About this task ->
All lines of the records below that contain the word "suffix" must be listed.

Information supplied ->

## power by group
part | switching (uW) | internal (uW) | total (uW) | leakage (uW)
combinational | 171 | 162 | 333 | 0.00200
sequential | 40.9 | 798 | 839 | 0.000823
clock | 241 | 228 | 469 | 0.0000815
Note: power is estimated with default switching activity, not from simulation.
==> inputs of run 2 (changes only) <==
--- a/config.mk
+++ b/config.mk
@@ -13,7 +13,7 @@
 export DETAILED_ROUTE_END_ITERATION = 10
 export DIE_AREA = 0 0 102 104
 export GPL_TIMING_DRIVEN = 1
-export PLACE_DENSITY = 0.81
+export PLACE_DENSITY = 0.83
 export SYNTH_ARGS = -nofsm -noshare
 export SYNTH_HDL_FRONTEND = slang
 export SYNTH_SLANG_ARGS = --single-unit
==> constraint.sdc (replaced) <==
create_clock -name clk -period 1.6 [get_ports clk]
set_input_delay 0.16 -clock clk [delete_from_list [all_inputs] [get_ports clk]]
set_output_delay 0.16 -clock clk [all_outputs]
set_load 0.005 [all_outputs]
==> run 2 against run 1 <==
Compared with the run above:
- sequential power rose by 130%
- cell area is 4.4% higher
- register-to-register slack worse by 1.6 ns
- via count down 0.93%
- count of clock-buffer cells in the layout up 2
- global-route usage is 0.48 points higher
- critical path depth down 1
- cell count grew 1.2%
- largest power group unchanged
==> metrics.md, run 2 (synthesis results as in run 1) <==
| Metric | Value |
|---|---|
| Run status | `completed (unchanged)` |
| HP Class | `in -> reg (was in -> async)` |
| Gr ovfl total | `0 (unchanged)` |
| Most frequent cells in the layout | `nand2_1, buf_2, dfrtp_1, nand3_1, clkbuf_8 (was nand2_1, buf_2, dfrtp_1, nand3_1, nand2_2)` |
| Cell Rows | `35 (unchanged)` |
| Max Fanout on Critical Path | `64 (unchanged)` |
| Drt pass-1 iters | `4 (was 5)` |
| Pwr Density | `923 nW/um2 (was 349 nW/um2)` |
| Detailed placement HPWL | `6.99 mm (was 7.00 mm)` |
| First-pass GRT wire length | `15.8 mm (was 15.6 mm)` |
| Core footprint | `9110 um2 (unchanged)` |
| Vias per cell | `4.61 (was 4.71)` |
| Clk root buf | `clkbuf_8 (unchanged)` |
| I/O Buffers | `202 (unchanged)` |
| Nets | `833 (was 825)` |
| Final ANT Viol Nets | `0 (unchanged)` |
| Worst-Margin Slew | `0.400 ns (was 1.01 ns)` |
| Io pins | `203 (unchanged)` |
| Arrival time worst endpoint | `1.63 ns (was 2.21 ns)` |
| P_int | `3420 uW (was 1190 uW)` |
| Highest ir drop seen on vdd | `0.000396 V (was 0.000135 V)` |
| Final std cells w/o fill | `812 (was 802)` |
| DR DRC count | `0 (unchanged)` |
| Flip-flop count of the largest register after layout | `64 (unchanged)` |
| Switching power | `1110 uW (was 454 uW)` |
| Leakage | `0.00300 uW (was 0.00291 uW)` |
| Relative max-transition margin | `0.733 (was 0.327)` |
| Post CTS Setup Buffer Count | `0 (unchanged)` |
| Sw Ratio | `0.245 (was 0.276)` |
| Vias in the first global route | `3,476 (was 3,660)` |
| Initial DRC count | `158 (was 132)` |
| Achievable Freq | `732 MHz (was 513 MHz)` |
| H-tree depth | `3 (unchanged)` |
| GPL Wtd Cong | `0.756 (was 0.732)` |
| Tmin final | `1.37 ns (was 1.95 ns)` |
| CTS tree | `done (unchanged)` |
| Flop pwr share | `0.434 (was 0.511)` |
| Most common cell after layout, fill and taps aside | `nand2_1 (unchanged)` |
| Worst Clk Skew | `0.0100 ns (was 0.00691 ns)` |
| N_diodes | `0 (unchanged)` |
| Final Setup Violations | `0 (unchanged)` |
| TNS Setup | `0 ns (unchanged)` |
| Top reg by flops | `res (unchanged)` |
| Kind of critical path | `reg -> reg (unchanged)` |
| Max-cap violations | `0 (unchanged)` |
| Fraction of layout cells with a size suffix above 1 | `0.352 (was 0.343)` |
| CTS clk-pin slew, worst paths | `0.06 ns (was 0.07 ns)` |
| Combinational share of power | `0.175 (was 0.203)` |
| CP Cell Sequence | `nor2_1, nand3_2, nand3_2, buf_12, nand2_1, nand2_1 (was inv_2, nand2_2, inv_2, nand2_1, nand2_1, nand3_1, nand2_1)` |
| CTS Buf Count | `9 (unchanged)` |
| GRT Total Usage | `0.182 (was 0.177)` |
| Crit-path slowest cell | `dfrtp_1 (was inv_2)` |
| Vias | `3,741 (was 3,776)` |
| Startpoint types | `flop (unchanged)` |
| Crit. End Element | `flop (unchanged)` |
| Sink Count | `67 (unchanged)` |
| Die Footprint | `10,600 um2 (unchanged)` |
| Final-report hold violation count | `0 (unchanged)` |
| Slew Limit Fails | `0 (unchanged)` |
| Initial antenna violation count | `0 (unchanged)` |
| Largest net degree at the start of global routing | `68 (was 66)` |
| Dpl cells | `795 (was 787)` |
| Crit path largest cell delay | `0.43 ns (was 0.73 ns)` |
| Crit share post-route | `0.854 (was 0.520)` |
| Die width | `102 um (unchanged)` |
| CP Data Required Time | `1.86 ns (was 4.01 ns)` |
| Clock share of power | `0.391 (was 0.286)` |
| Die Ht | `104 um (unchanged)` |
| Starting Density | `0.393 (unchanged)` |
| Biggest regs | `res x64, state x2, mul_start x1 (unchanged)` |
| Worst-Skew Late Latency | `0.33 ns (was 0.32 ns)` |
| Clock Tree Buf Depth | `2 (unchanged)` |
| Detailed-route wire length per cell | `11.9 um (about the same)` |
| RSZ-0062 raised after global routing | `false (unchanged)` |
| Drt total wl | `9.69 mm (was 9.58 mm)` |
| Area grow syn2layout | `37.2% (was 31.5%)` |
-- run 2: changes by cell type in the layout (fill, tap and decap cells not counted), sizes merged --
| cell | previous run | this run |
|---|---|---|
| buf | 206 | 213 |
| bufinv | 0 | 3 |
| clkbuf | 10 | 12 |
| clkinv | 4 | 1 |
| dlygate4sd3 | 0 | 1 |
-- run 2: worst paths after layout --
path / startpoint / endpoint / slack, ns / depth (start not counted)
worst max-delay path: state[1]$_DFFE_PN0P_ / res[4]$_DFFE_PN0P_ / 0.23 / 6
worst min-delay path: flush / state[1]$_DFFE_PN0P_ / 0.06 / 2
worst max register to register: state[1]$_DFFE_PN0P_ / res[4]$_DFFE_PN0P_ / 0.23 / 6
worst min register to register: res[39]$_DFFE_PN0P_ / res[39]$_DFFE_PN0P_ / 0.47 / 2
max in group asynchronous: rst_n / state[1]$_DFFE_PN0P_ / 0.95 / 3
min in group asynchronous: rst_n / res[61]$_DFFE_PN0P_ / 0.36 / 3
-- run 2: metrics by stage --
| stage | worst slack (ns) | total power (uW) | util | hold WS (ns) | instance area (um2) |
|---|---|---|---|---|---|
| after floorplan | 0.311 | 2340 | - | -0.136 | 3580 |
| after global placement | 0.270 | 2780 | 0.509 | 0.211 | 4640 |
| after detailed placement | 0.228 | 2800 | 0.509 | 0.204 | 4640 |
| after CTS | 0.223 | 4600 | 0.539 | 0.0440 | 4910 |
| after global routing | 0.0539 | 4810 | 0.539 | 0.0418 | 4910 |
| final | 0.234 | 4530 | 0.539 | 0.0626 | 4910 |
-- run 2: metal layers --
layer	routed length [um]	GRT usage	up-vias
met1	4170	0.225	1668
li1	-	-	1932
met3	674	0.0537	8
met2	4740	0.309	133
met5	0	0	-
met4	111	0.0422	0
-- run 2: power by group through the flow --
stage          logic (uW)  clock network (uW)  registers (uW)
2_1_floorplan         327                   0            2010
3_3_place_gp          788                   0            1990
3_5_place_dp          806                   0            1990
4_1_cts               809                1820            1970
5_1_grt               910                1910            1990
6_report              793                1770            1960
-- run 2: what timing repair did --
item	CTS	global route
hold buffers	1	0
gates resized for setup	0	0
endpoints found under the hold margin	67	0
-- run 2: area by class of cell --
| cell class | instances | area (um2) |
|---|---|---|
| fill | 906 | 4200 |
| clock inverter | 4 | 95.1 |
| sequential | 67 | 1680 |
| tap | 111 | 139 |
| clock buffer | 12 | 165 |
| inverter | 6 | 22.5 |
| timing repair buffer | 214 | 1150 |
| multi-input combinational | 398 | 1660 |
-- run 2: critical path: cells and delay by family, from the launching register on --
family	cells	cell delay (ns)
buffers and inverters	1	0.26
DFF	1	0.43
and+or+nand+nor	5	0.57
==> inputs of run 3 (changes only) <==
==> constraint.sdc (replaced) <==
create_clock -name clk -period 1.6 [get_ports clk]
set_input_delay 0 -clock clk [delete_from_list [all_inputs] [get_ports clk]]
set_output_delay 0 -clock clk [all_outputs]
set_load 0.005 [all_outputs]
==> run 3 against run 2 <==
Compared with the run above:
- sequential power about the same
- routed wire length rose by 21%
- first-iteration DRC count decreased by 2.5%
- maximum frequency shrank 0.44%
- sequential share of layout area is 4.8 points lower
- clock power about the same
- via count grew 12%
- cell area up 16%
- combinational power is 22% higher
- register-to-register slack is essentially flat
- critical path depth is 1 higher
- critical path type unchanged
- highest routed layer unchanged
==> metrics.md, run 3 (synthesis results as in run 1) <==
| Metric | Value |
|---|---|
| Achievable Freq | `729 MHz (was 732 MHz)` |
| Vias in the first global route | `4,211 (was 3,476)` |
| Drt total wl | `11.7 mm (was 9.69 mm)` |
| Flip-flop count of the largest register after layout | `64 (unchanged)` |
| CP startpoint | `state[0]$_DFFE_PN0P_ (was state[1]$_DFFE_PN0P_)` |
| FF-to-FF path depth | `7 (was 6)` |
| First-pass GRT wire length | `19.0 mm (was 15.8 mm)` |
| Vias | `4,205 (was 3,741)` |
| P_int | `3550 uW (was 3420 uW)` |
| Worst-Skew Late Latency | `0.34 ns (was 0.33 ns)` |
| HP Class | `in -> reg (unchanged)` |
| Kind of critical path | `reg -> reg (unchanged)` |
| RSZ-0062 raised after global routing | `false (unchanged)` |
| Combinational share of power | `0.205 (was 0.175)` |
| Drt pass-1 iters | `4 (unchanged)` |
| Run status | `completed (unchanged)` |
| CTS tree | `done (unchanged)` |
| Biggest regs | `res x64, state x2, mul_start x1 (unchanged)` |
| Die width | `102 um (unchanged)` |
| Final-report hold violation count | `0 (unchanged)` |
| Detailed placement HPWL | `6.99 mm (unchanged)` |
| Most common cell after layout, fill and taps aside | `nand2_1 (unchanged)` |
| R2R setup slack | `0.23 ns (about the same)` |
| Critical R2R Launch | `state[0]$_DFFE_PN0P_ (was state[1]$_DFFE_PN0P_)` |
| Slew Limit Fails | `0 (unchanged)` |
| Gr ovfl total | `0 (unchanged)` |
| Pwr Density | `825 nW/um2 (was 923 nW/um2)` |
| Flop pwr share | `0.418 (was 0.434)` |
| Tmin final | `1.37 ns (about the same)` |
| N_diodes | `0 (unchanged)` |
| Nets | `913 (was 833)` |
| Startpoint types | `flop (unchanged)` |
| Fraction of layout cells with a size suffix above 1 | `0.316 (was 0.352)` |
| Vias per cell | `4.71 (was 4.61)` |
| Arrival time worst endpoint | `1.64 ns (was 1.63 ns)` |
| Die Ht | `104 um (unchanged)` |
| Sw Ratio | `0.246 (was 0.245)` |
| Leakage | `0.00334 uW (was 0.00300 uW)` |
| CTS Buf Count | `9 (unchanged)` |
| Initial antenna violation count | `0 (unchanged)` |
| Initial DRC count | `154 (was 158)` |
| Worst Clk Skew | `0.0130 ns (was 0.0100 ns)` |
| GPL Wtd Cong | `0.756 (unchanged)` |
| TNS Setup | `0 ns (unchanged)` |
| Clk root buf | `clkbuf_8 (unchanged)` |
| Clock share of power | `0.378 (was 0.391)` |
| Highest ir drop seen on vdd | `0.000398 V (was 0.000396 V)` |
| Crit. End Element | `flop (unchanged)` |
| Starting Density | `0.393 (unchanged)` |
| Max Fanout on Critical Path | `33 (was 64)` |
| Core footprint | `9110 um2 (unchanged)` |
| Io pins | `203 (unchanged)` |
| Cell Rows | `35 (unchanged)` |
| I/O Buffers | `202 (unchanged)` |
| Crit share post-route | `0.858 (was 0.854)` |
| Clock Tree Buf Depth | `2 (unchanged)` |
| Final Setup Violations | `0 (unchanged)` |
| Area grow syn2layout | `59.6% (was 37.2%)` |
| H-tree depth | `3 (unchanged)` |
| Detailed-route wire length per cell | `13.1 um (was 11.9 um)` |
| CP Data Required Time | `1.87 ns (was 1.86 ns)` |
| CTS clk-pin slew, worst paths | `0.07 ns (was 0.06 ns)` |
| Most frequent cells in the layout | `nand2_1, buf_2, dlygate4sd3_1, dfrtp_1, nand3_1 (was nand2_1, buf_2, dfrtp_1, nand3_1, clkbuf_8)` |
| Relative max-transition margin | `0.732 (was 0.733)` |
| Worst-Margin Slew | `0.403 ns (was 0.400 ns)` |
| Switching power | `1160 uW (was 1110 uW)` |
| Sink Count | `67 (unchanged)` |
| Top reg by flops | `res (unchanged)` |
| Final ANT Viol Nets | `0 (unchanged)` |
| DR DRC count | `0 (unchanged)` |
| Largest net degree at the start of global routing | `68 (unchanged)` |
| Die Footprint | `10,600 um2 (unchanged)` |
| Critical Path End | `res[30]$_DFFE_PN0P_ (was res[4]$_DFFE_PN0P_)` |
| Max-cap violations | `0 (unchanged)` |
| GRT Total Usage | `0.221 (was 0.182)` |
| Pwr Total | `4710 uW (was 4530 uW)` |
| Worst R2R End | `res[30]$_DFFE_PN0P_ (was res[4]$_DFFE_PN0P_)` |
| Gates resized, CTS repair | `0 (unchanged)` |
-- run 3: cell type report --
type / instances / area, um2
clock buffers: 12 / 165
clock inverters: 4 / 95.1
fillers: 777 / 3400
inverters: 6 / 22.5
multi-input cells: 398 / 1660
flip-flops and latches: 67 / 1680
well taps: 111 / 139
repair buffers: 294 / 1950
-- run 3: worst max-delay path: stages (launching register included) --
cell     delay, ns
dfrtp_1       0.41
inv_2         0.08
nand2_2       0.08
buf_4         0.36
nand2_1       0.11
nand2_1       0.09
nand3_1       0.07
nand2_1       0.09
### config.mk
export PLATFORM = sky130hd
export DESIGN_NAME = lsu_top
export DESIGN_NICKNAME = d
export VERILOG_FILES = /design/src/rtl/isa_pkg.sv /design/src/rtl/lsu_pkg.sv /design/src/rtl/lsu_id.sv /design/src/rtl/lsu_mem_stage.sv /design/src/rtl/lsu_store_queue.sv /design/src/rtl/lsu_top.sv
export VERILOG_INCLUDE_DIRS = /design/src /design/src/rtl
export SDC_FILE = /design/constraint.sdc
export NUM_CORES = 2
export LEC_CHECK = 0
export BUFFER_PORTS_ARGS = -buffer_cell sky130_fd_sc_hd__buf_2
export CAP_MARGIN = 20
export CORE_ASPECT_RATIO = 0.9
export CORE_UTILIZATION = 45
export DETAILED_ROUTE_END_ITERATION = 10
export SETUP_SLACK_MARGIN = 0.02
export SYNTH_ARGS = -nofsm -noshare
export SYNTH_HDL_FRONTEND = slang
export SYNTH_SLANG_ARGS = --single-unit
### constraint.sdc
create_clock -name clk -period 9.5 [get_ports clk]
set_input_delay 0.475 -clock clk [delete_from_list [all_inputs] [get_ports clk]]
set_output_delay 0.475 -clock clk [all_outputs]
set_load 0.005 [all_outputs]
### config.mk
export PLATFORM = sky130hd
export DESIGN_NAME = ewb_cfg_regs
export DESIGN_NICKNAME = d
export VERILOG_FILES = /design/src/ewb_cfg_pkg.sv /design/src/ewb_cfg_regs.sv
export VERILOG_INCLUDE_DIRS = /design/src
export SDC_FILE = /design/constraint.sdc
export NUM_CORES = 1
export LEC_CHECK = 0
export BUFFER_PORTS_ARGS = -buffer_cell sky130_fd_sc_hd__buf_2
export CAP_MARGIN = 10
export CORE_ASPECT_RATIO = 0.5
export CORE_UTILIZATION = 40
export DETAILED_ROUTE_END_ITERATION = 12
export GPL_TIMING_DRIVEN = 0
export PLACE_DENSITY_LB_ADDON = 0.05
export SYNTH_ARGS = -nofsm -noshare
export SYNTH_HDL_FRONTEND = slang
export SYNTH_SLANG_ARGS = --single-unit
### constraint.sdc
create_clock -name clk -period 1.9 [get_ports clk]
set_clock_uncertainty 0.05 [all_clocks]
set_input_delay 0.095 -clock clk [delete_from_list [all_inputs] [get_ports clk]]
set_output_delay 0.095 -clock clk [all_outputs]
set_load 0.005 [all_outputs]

Task result ->
| Fraction of layout cells with a size suffix above 1 | `0.352 (was 0.343)` |
| Fraction of layout cells with a size suffix above 1 | `0.316 (was 0.352)` |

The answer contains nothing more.